The HF can be connected by a network cable or by using the WLAN, the wireless connection. You can do both (plug in a cable, putting the WLAN on) but it can only use one connection at the time.
You can connect the HF to your AP with a cable. This is called an Ethernet
connection.
There are two type of cables: straight and crossed (also called patch cable).
In principle you need a straight cable if you connect your HF to a AP and
a crossed cable if you connect your HF directly to your Pc (peer to peer
networking).
The type of cable doesn't matter if the network cards on both sides
are auto sensing (they adjust them selves to the type of cable). The HF
network card is auto sensing.
Now you can tell each and everybody that you have integrated your HF as
a DHCP client in your LAN.
To check or to access the HF by LAN see How to find your Hifidelio.
Depending on the configuration of your WLAN you are probably using WEP
or WPA.
The use of WPA is recommended as it offers better security.
WPA, WPA1 and WPA2
WPA (Wi-Fi Protected Access) has 2 implementations.
WPA or WPA1; it uses TKIP (Temporal Key Integrity Protocol)
WPA2 uses CCMP (Counter Mode CBC MAC Protocol). CCMP is a more secure and
scalable solution compared to the TKIP method.
In both cases encryption is done by Advanced Encryption Standard (AES).
If you see WPA-TKIP in your AP it probably supports WPA1 like the HF.
If it supports WPA2 that’s nice but the HF don't.
If you have not already done so, upgrade to the latest version (2.3.18) when using WPA.

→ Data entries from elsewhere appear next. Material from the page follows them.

## config.mk

```make
export PLATFORM = sky130hd
export DESIGN_NAME = uart_fifo_line_ctrl
export DESIGN_NICKNAME = d
export VERILOG_FILES = /design/src/shared/uart_fc_pkg.sv /design/src/hw/byte_queue.sv /design/src/hw/uart_fifo_line_ctrl.sv
export SDC_FILE = /design/constraint.sdc
export NUM_CORES = 1
export LEC_CHECK = 0
export BUFFER_PORTS_ARGS = -buffer_cell sky130_fd_sc_hd__buf_2
export CAP_MARGIN = 25
export CORE_MARGIN = 10
export CORE_UTILIZATION = 35
export DETAILED_ROUTE_END_ITERATION = 8
export PLACE_DENSITY = 0.58
export SYNTH_ARGS = -nofsm -noshare
export SYNTH_HDL_FRONTEND = slang
export SYNTH_HIERARCHICAL = 1
export SYNTH_SLANG_ARGS = --single-unit
```

## constraint.sdc

```tcl
create_clock -name ref_clk -period 4.08 [get_ports ref_clk]
set_input_delay 0.816 -clock ref_clk [delete_from_list [all_inputs] [get_ports ref_clk]]
set_output_delay 0.816 -clock ref_clk [all_outputs]
set_load 0.01 [all_outputs]
```

## src/shared/uart_fc_pkg.sv

```systemverilog
package uart_fc_pkg;
  // Register offsets on the 8-bit host bus
  localparam logic [2:0] OFS_DIV_LOW = 3'h0;
  localparam logic [2:0] OFS_DIV_HIGH = 3'h1;
  localparam logic [2:0] OFS_DATA = 3'h0;
  localparam logic [2:0] OFS_INT_ENABLE = 3'h1;
  localparam logic [2:0] OFS_QUEUE_CTRL = 3'h2;
  localparam logic [2:0] OFS_INT_IDENT = 3'h2;
  localparam logic [2:0] OFS_LINE_CTRL = 3'h3;
  // Queue control fields
  localparam int QC_TRIG_MSB = 7;
  localparam int QC_TRIG_LSB = 6;
  localparam int QC_UNUSED_BIT = 3;
  localparam int QC_TX_FLUSH_BIT = 2;
  localparam int QC_RX_FLUSH_BIT = 1;
  localparam int QC_ENABLE_BIT = 0;
  // Line control fields
  localparam int LC_DIV_SEL_BIT = 7;
  localparam int LC_BREAK_BIT = 6;
  // Interrupt enable: received data available
  localparam int IE_RX_AVAIL_BIT = 0;
  // Reset values
  localparam logic [7:0] QUEUE_CONTROL_RESET = 8'h00;
  localparam logic [7:0] LINE_CONTROL_RESET = 8'h00;
  localparam logic [7:0] INT_ENABLE_RESET = 8'h00;
  localparam logic [15:0] DIVISOR_RESET = 16'h0000;
  // Receive trigger thresholds in bytes
  localparam logic [4:0] TRIG_1 = 5'h01;
  localparam logic [4:0] TRIG_4 = 5'h04;
  localparam logic [4:0] TRIG_8 = 5'h08;
  localparam logic [4:0] TRIG_14 = 5'h0e;
  // Identification codes
  localparam logic [3:0] IDENT_NONE = 4'h1;
  localparam logic [3:0] IDENT_RX_AVAIL = 4'h4;
  localparam logic [1:0] FIFO_STATUS_ON = 2'h3;
  // Queue geometry
  localparam int QUEUE_WIDTH = 8;
  localparam int QUEUE_DEPTH = 8;
  localparam int QUEUE_CNT_W = 4;

  typedef struct packed {
    logic [1:0] rx_trigger_level;
    logic fifo_mode_enable;
  } queue_cfg_t;

  typedef struct packed {
    logic divisor_latch_select;
    logic break_force;
  } line_cfg_t;

  typedef enum logic [1:0] {
    FL_IDLE = 2'b00,
    FL_RUN = 2'b01,
    FL_DONE = 2'b11
  } flush_state_t;
endpackage

```

## src/hw/byte_queue.sv

```systemverilog
module byte_queue
  import uart_fc_pkg::*;
#(
  parameter int WIDTH = QUEUE_WIDTH,
  parameter int DEPTH = QUEUE_DEPTH,
  parameter int CW = QUEUE_CNT_W
) (
  input wire logic ref_clk,
  input wire logic rst_n,
  input wire logic flush,
  input wire logic in_valid,
  output logic in_ready,
  input wire logic [WIDTH-1:0] in_data,
  output logic out_valid,
  input wire logic out_ready,
  output logic [WIDTH-1:0] out_data,
  output logic [CW-1:0] count
);
  localparam int AW = $clog2(DEPTH);
  logic [WIDTH-1:0] mem [DEPTH];
  logic [AW-1:0] wr_ptr, rd_ptr, next_wr_ptr, next_rd_ptr;
  logic [CW-1:0] next_count;
  logic push, pop;

  assign in_ready = (count != CW'(DEPTH));
  assign out_valid = (count != '0);
  assign push = in_valid && in_ready;
  assign pop = out_valid && out_ready;

  always_comb begin
    next_wr_ptr = wr_ptr;
    next_rd_ptr = rd_ptr;
    next_count = count;
    // Flush clears both pointers and the counter; data words stay but become unreachable
    if (flush) begin
      next_wr_ptr = '0;
      next_rd_ptr = '0;
      next_count = '0;
    end else begin
      if (push) next_wr_ptr = AW'(wr_ptr + 1'b1);
      if (pop) next_rd_ptr = AW'(rd_ptr + 1'b1);
      next_count = CW'(count + CW'(push) - CW'(pop));
    end
  end

  always_ff @(posedge ref_clk) begin
    if (!rst_n) begin
      wr_ptr <= '0;
      rd_ptr <= '0;
      count <= '0;
      out_data <= '0;
    end else begin
      wr_ptr <= next_wr_ptr;
      rd_ptr <= next_rd_ptr;
      count <= next_count;
      // Word written this edge is not yet in mem, so bypass it when it becomes the head
      out_data <= (push && !flush && next_rd_ptr == wr_ptr) ? in_data : mem[next_rd_ptr];
    end
  end

  always_ff @(posedge ref_clk) begin
    if (push && !flush) mem[wr_ptr] <= in_data;
  end
endmodule // byte_queue

```

## src/hw/uart_fifo_line_ctrl.sv

```systemverilog
module uart_fifo_line_ctrl
  import uart_fc_pkg::*;
(
  input wire logic ref_clk,
  input wire logic rst_n,
  input wire logic [2:0] addr,
  input wire logic wr_en,
  input wire logic rd_en,
  input wire logic [7:0] wr_data,
  output logic [7:0] rd_data,
  input wire logic test_mode,
  input wire logic baud_clock_out,
  input wire logic tx_shift_serial,
  input wire logic transmitter_empty,
  output logic serial_out,
  output logic [15:0] divisor,
  output logic tx_byte_valid,
  input wire logic tx_byte_ready,
  output logic [7:0] tx_byte,
  input wire logic rx_byte_valid,
  output logic rx_byte_ready,
  input wire logic [7:0] rx_byte,
  output logic fifo_mode,
  output logic rx_data_irq
);
  queue_cfg_t qcfg, next_qcfg;
  line_cfg_t lcfg;
  logic [7:0] line_format_control, next_line_format_control;
  logic [7:0] int_enable_reg, next_int_enable_reg;
  logic [15:0] next_divisor;
  logic tx_flush_req, rx_flush_req, next_tx_flush_req, next_rx_flush_req;
  flush_state_t fl_state, next_fl_state;
  logic tx_flush, rx_flush, mode_clear;
  logic [3:0] tx_count, rx_count;
  logic [7:0] rx_out;
  logic rx_valid, rx_pop, tx_push, tx_in_ready;
  logic [4:0] trig_bytes;
  logic [7:0] ident;

  function automatic logic acc(input logic [2:0] a, input logic [2:0] ofs, input logic sel, input logic want);
    acc = (a == ofs) && (sel == want);
  endfunction

  assign lcfg = line_cfg_t'(line_format_control[LC_DIV_SEL_BIT:LC_BREAK_BIT]);
  assign fifo_mode = qcfg.fifo_mode_enable;

  always_comb begin
    next_qcfg = qcfg;
    next_line_format_control = line_format_control;
    next_int_enable_reg = int_enable_reg;
    next_divisor = divisor;
    // Flush requests return to zero once done; a new request in that cycle still wins
    next_tx_flush_req = (fl_state == FL_DONE) ? 1'b0 : tx_flush_req;
    next_rx_flush_req = (fl_state == FL_DONE) ? 1'b0 : rx_flush_req;
    mode_clear = 1'b0;
    tx_push = 1'b0;
    if (wr_en) begin
      case (addr)
        OFS_QUEUE_CTRL: begin
          if (!wr_data[QC_ENABLE_BIT] || qcfg.fifo_mode_enable != wr_data[QC_ENABLE_BIT]) mode_clear = 1'b1;
          next_qcfg.fifo_mode_enable = wr_data[QC_ENABLE_BIT];
          if (wr_data[QC_ENABLE_BIT]) begin
            next_qcfg.rx_trigger_level = wr_data[QC_TRIG_MSB:QC_TRIG_LSB];
            next_tx_flush_req = next_tx_flush_req | wr_data[QC_TX_FLUSH_BIT];
            next_rx_flush_req = next_rx_flush_req | wr_data[QC_RX_FLUSH_BIT];
          end
        end
        OFS_LINE_CTRL: next_line_format_control = wr_data;
        default: begin
          if (acc(addr, OFS_DIV_LOW, lcfg.divisor_latch_select, 1'b1)) next_divisor[7:0] = wr_data;
          if (acc(addr, OFS_DIV_HIGH, lcfg.divisor_latch_select, 1'b1)) next_divisor[15:8] = wr_data;
          if (acc(addr, OFS_INT_ENABLE, lcfg.divisor_latch_select, 1'b0)) next_int_enable_reg = wr_data;
          if (acc(addr, OFS_DATA, lcfg.divisor_latch_select, 1'b0)) tx_push = 1'b1;
        end
      endcase
    end
  end

  always_comb begin
    next_fl_state = fl_state;
    case (fl_state)
      FL_IDLE: if (tx_flush_req || rx_flush_req) next_fl_state = FL_RUN;
      FL_RUN: next_fl_state = FL_DONE;
      FL_DONE: next_fl_state = FL_IDLE;
      default: next_fl_state = FL_IDLE;
    endcase
  end

  assign tx_flush = mode_clear || (fl_state == FL_RUN && tx_flush_req);
  assign rx_flush = mode_clear || (fl_state == FL_RUN && rx_flush_req);

  always_ff @(posedge ref_clk) begin
    if (!rst_n) begin
      qcfg <= queue_cfg_t'(QUEUE_CONTROL_RESET[2:0]);
      line_format_control <= LINE_CONTROL_RESET;
      int_enable_reg <= INT_ENABLE_RESET;
      divisor <= DIVISOR_RESET;
      tx_flush_req <= 1'b0;
      rx_flush_req <= 1'b0;
      fl_state <= FL_IDLE;
    end else begin
      qcfg <= next_qcfg;
      line_format_control <= next_line_format_control;
      int_enable_reg <= next_int_enable_reg;
      divisor <= next_divisor;
      tx_flush_req <= next_tx_flush_req;
      rx_flush_req <= next_rx_flush_req;
      fl_state <= next_fl_state;
    end
  end

  // Non-FIFO mode keeps a single holding slot, so depth collapses to one word
  logic tx_in_valid, rx_in_ready_q;
  assign tx_in_valid = tx_push && (qcfg.fifo_mode_enable || tx_count == 4'h0);
  assign rx_byte_ready = rx_in_ready_q && (qcfg.fifo_mode_enable || rx_count == 4'h0);

  byte_queue #(.WIDTH(QUEUE_WIDTH), .DEPTH(QUEUE_DEPTH), .CW(QUEUE_CNT_W)) tx_queue (
    .ref_clk(ref_clk),
    .rst_n(rst_n),
    .flush(tx_flush),
    .in_valid(tx_in_valid),
    .in_ready(tx_in_ready),
    .in_data(wr_data),
    .out_valid(tx_byte_valid),
    .out_ready(tx_byte_ready),
    .out_data(tx_byte),
    .count(tx_count)
  );

  byte_queue #(.WIDTH(QUEUE_WIDTH), .DEPTH(QUEUE_DEPTH), .CW(QUEUE_CNT_W)) rx_queue (
    .ref_clk(ref_clk),
    .rst_n(rst_n),
    .flush(rx_flush),
    .in_valid(rx_byte_valid),
    .in_ready(rx_in_ready_q),
    .in_data(rx_byte),
    .out_valid(rx_valid),
    .out_ready(rx_pop),
    .out_data(rx_out),
    .count(rx_count)
  );

  assign rx_pop = rd_en && acc(addr, OFS_DATA, lcfg.divisor_latch_select, 1'b0);

  always_comb begin
    case (qcfg.rx_trigger_level)
      2'b00: trig_bytes = TRIG_1;
      2'b01: trig_bytes = TRIG_4;
      2'b10: trig_bytes = TRIG_8;
      default: trig_bytes = TRIG_14;
    endcase
  end

  // Threshold interrupt
  // Eight-word queue cannot reach 14, so that level caps at full
  assign rx_data_irq = int_enable_reg[IE_RX_AVAIL_BIT] && rx_valid &&
    (!qcfg.fifo_mode_enable || {1'b0, rx_count} >= trig_bytes ||
     (trig_bytes > 5'(QUEUE_DEPTH) && rx_count == 4'(QUEUE_DEPTH)));

  always_comb begin
    ident = {(qcfg.fifo_mode_enable ? FIFO_STATUS_ON : 2'h0), 2'h0, (rx_data_irq ? IDENT_RX_AVAIL : IDENT_NONE)};
  end

  always_ff @(posedge ref_clk) begin
    if (!rst_n) begin
      rd_data <= 8'h00;
    end else begin
      case (addr)
        OFS_INT_IDENT: rd_data <= ident;
        OFS_LINE_CTRL: rd_data <= line_format_control;
        OFS_DIV_HIGH: rd_data <= lcfg.divisor_latch_select ? divisor[15:8] : int_enable_reg;
        OFS_DIV_LOW: rd_data <= lcfg.divisor_latch_select ? divisor[7:0] : rx_out;
        default: rd_data <= 8'h00;
      endcase
    end
  end

  always_ff @(posedge ref_clk) begin
    if (!rst_n) begin
      serial_out <= 1'b1;
    end else if (lcfg.break_force) begin
      serial_out <= 1'b0;
    end else if (test_mode) begin
      serial_out <= lcfg.divisor_latch_select ? baud_clock_out : 1'b1;
    end else begin
      serial_out <= tx_shift_serial;
    end
  end
endmodule // uart_fifo_line_ctrl

```
--- src/logic/irq_mask_gate.sv ---
`timescale 1ns/1ns
module irq_mask_gate (
  input wire logic core_clk,
  input wire logic srst,
  irq_gate_if.gate link
);
  logic irq_q;

  assign link.irq = irq_q;

  // ----------------------------------------
  // interrupt gating
  // ----------------------------------------
  // flags keep latching outside; a set mask only hides them from the pin
  always_ff @(posedge core_clk) begin
    if (srst) begin
      irq_q <= 1'b0;
    end else begin
      // mask suppresses flag
      irq_q <= |(link.flags & ~link.masks);
    end
  end
endmodule
File: config.mk
export PLATFORM = sky130hd
export DESIGN_NAME = timer_capture_pwm
export DESIGN_NICKNAME = d
export VERILOG_FILES = /design/src/shared/timer_capture_pkg.sv /design/src/design/timer_capture_pwm.sv
export SDC_FILE = /design/constraint.sdc
export NUM_CORES = 1
export LEC_CHECK = 0
export BUFFER_PORTS_ARGS = -buffer_cell sky130_fd_sc_hd__buf_2
export CAP_MARGIN = 30
export CORE_MARGIN = 3
export CORE_UTILIZATION = 55
export CTS_BUF_LIST = sky130_fd_sc_hd__clkbuf_8
export DETAILED_ROUTE_END_ITERATION = 6
export GPL_TIMING_DRIVEN = 0
export PLACE_DENSITY = 0.82
export RECOVER_POWER = 25
export SYNTH_ARGS = -nofsm -noshare
export SYNTH_HDL_FRONTEND = slang
export SYNTH_SLANG_ARGS = --single-unit
File: constraint.sdc
create_clock -name sys_clk_in -period 12.1 [get_ports sys_clk_in]
set_input_delay 2.42 -clock sys_clk_in [delete_from_list [all_inputs] [get_ports sys_clk_in]]
set_output_delay 2.42 -clock sys_clk_in [all_outputs]
set_load 0.005 [all_outputs]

WEP or WPA, your WLAN is protected against unauthorized use. So the HF
can't connect to it automatically, you must supply a couple of parameters
first.
You must know:
Browse to the section where the encryption is specified.
If it says something like WPA2-PSK/WPA-PSK it supports WPA1 (and WPA2 but
HF doesn't support WPA2)
PSK means Pre Shared Key so a common password used by all devices on this
WLAN.
You must enter this password in the HF. So be careful not to make a typing
error.
Open your network environment (yes I’am from the Netherlands)
Ask for properties
Select your network name and ask for properties
If you see something like WPA-PSK, your WLAN support WPA1 so the HF should be able to connect.
Press Search and select your WLAN.
If SSID is on at the AP, the HF should list your WLAN under Network
Name:
Key: The PSK, so the password. Should be exactly the same as on the AP.
WLAN and Internet
WLAN: If you are not using WLAN you can put it off (security).
Otherwise it should be on.
Internet via: WLAN or Ethernet. In Home Network mode
this means or you use WLAN or you use the cable (Ethernet)
to connect the HF to your LAN. So in this case it should be WLAN.
Toggling the setting of the HF between WLAN and Internet changes the IP-address
of the HF.
It might happen that you have access to the HP by wire using e.g. 192.168.2.7
and after switching to the WLAN it turns out to be 192.168.2.8.
If you are using MAC-addresses to restrict access to your network, changing
from wired to wireless means you have to add another MAC-address because
the Ethernet hardware and the WLAN hardware have different MAC-addresses.
A LAN and WLAN are two different LAN's. The fact that they act like one
is because inside the AP these two networks are bridged.
If you say “so what, should I really know?”, you’re
perfectly right. But one day I simply didn't see a UPnP enabled device
in my network. It turned out to be that my PC was using WLAN, the device
was wired and the AP simply didn't bridge the two networks correctly.